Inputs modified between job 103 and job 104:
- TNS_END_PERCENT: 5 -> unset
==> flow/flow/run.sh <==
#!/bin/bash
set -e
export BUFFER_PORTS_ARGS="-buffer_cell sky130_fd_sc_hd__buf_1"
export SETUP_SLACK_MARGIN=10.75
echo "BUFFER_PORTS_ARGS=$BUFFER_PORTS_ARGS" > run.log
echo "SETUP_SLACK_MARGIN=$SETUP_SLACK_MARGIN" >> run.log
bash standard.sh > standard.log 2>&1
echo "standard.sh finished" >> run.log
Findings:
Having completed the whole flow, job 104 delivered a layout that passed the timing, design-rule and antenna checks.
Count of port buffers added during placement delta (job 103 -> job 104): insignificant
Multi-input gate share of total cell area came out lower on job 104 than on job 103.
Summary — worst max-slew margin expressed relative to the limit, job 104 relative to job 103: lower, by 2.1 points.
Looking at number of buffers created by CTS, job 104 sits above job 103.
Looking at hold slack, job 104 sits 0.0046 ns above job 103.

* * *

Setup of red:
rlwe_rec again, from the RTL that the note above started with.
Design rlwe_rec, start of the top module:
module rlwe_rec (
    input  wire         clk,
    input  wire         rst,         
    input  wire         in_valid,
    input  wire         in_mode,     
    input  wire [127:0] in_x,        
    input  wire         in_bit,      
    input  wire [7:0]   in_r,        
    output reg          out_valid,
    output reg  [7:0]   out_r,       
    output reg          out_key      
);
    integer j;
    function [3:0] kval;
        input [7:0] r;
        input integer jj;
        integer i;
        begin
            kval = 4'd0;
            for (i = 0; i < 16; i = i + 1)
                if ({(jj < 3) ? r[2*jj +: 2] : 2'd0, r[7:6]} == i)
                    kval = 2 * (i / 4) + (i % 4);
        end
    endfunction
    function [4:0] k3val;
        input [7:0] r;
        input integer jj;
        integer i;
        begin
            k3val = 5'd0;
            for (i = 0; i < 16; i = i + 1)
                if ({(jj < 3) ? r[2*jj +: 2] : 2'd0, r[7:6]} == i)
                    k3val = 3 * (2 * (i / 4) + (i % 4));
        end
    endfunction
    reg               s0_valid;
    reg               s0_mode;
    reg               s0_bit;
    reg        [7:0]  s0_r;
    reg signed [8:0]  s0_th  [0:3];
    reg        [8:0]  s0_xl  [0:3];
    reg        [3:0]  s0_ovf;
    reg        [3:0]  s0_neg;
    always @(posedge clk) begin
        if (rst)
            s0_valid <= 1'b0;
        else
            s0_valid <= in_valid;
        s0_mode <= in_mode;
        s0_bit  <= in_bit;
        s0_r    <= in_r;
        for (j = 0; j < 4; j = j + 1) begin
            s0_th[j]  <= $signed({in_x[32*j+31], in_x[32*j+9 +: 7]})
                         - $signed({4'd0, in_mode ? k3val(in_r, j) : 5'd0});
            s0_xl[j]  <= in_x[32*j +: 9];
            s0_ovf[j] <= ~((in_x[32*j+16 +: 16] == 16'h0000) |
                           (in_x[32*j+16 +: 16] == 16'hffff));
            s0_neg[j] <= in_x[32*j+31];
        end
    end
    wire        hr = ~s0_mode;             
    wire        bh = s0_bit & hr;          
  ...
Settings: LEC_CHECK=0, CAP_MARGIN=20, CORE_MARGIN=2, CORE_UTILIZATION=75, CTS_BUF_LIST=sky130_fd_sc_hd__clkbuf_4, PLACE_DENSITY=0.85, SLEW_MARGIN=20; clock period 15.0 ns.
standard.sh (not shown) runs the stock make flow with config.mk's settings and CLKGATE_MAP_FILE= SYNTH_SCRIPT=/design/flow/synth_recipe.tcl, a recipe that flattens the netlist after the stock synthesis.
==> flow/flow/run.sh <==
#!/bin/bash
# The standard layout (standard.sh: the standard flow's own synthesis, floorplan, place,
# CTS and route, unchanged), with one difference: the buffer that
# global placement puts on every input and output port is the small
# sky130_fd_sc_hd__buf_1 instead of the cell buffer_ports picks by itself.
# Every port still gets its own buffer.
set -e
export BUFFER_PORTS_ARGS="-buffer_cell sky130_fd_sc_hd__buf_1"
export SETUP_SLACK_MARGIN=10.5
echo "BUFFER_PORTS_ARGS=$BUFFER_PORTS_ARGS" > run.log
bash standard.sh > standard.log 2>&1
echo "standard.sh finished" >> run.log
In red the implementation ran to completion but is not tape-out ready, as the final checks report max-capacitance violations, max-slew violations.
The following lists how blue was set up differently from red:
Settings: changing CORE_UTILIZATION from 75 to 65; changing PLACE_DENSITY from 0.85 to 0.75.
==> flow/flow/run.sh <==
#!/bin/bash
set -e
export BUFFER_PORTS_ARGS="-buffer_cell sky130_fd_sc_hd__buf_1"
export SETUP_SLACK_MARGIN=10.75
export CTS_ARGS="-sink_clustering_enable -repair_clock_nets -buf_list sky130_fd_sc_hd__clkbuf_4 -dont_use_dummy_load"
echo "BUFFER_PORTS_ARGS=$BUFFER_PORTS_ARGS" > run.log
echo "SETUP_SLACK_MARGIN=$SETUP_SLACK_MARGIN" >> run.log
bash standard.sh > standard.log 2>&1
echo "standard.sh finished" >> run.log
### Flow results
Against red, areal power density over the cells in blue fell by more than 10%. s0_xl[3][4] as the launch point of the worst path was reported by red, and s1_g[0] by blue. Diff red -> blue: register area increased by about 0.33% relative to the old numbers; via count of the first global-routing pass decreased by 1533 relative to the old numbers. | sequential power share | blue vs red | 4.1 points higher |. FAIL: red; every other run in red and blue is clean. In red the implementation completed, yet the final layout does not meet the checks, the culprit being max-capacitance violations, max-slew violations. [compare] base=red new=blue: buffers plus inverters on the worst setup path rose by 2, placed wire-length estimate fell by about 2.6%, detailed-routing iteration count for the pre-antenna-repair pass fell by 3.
+--
REQUIRED ACTION | Exact output of every entry is required.

SOLUTION |
Inputs modified between job 103 and job 104:
- TNS_END_PERCENT: 5 -> unset
==> flow/flow/run.sh <==
#!/bin/bash
set -e
export BUFFER_PORTS_ARGS="-buffer_cell sky130_fd_sc_hd__buf_1"
export SETUP_SLACK_MARGIN=10.75
echo "BUFFER_PORTS_ARGS=$BUFFER_PORTS_ARGS" > run.log
echo "SETUP_SLACK_MARGIN=$SETUP_SLACK_MARGIN" >> run.log
bash standard.sh > standard.log 2>&1
echo "standard.sh finished" >> run.log
Findings:
Having completed the whole flow, job 104 delivered a layout that passed the timing, design-rule and antenna checks.
Count of port buffers added during placement delta (job 103 -> job 104): insignificant
Multi-input gate share of total cell area came out lower on job 104 than on job 103.
Summary — worst max-slew margin expressed relative to the limit, job 104 relative to job 103: lower, by 2.1 points.
Looking at number of buffers created by CTS, job 104 sits above job 103.
Looking at hold slack, job 104 sits 0.0046 ns above job 103.

* * *

Setup of red:
rlwe_rec again, from the RTL that the note above started with.
Design rlwe_rec, start of the top module:
module rlwe_rec (
    input  wire         clk,
    input  wire         rst,         
    input  wire         in_valid,
    input  wire         in_mode,     
    input  wire [127:0] in_x,        
    input  wire         in_bit,      
    input  wire [7:0]   in_r,        
    output reg          out_valid,
    output reg  [7:0]   out_r,       
    output reg          out_key      
);
    integer j;
    function [3:0] kval;
        input [7:0] r;
        input integer jj;
        integer i;
        begin
            kval = 4'd0;
            for (i = 0; i < 16; i = i + 1)
                if ({(jj < 3) ? r[2*jj +: 2] : 2'd0, r[7:6]} == i)
                    kval = 2 * (i / 4) + (i % 4);
        end
    endfunction
    function [4:0] k3val;
        input [7:0] r;
        input integer jj;
        integer i;
        begin
            k3val = 5'd0;
            for (i = 0; i < 16; i = i + 1)
                if ({(jj < 3) ? r[2*jj +: 2] : 2'd0, r[7:6]} == i)
                    k3val = 3 * (2 * (i / 4) + (i % 4));
        end
    endfunction
    reg               s0_valid;
    reg               s0_mode;
    reg               s0_bit;
    reg        [7:0]  s0_r;
    reg signed [8:0]  s0_th  [0:3];
    reg        [8:0]  s0_xl  [0:3];
    reg        [3:0]  s0_ovf;
    reg        [3:0]  s0_neg;
    always @(posedge clk) begin
        if (rst)
            s0_valid <= 1'b0;
        else
            s0_valid <= in_valid;
        s0_mode <= in_mode;
        s0_bit  <= in_bit;
        s0_r    <= in_r;
        for (j = 0; j < 4; j = j + 1) begin
            s0_th[j]  <= $signed({in_x[32*j+31], in_x[32*j+9 +: 7]})
                         - $signed({4'd0, in_mode ? k3val(in_r, j) : 5'd0});
            s0_xl[j]  <= in_x[32*j +: 9];
            s0_ovf[j] <= ~((in_x[32*j+16 +: 16] == 16'h0000) |
                           (in_x[32*j+16 +: 16] == 16'hffff));
            s0_neg[j] <= in_x[32*j+31];
        end
    end
    wire        hr = ~s0_mode;             
    wire        bh = s0_bit & hr;          
  ...
Settings: LEC_CHECK=0, CAP_MARGIN=20, CORE_MARGIN=2, CORE_UTILIZATION=75, CTS_BUF_LIST=sky130_fd_sc_hd__clkbuf_4, PLACE_DENSITY=0.85, SLEW_MARGIN=20; clock period 15.0 ns.
standard.sh (not shown) runs the stock make flow with config.mk's settings and CLKGATE_MAP_FILE= SYNTH_SCRIPT=/design/flow/synth_recipe.tcl, a recipe that flattens the netlist after the stock synthesis.
==> flow/flow/run.sh <==
#!/bin/bash
# The standard layout (standard.sh: the standard flow's own synthesis, floorplan, place,
# CTS and route, unchanged), with one difference: the buffer that
# global placement puts on every input and output port is the small
# sky130_fd_sc_hd__buf_1 instead of the cell buffer_ports picks by itself.
# Every port still gets its own buffer.
set -e
export BUFFER_PORTS_ARGS="-buffer_cell sky130_fd_sc_hd__buf_1"
export SETUP_SLACK_MARGIN=10.5
echo "BUFFER_PORTS_ARGS=$BUFFER_PORTS_ARGS" > run.log
bash standard.sh > standard.log 2>&1
echo "standard.sh finished" >> run.log
In red the implementation ran to completion but is not tape-out ready, as the final checks report max-capacitance violations, max-slew violations.
The following lists how blue was set up differently from red:
Settings: changing CORE_UTILIZATION from 75 to 65; changing PLACE_DENSITY from 0.85 to 0.75.
==> flow/flow/run.sh <==
#!/bin/bash
set -e
export BUFFER_PORTS_ARGS="-buffer_cell sky130_fd_sc_hd__buf_1"
export SETUP_SLACK_MARGIN=10.75
export CTS_ARGS="-sink_clustering_enable -repair_clock_nets -buf_list sky130_fd_sc_hd__clkbuf_4 -dont_use_dummy_load"
echo "BUFFER_PORTS_ARGS=$BUFFER_PORTS_ARGS" > run.log
echo "SETUP_SLACK_MARGIN=$SETUP_SLACK_MARGIN" >> run.log
bash standard.sh > standard.log 2>&1
echo "standard.sh finished" >> run.log
### Flow results
Against red, areal power density over the cells in blue fell by more than 10%. s0_xl[3][4] as the launch point of the worst path was reported by red, and s1_g[0] by blue. Diff red -> blue: register area increased by about 0.33% relative to the old numbers; via count of the first global-routing pass decreased by 1533 relative to the old numbers. | sequential power share | blue vs red | 4.1 points higher |. FAIL: red; every other run in red and blue is clean. In red the implementation completed, yet the final layout does not meet the checks, the culprit being max-capacitance violations, max-slew violations. [compare] base=red new=blue: buffers plus inverters on the worst setup path rose by 2, placed wire-length estimate fell by about 2.6%, detailed-routing iteration count for the pre-antenna-repair pass fell by 3.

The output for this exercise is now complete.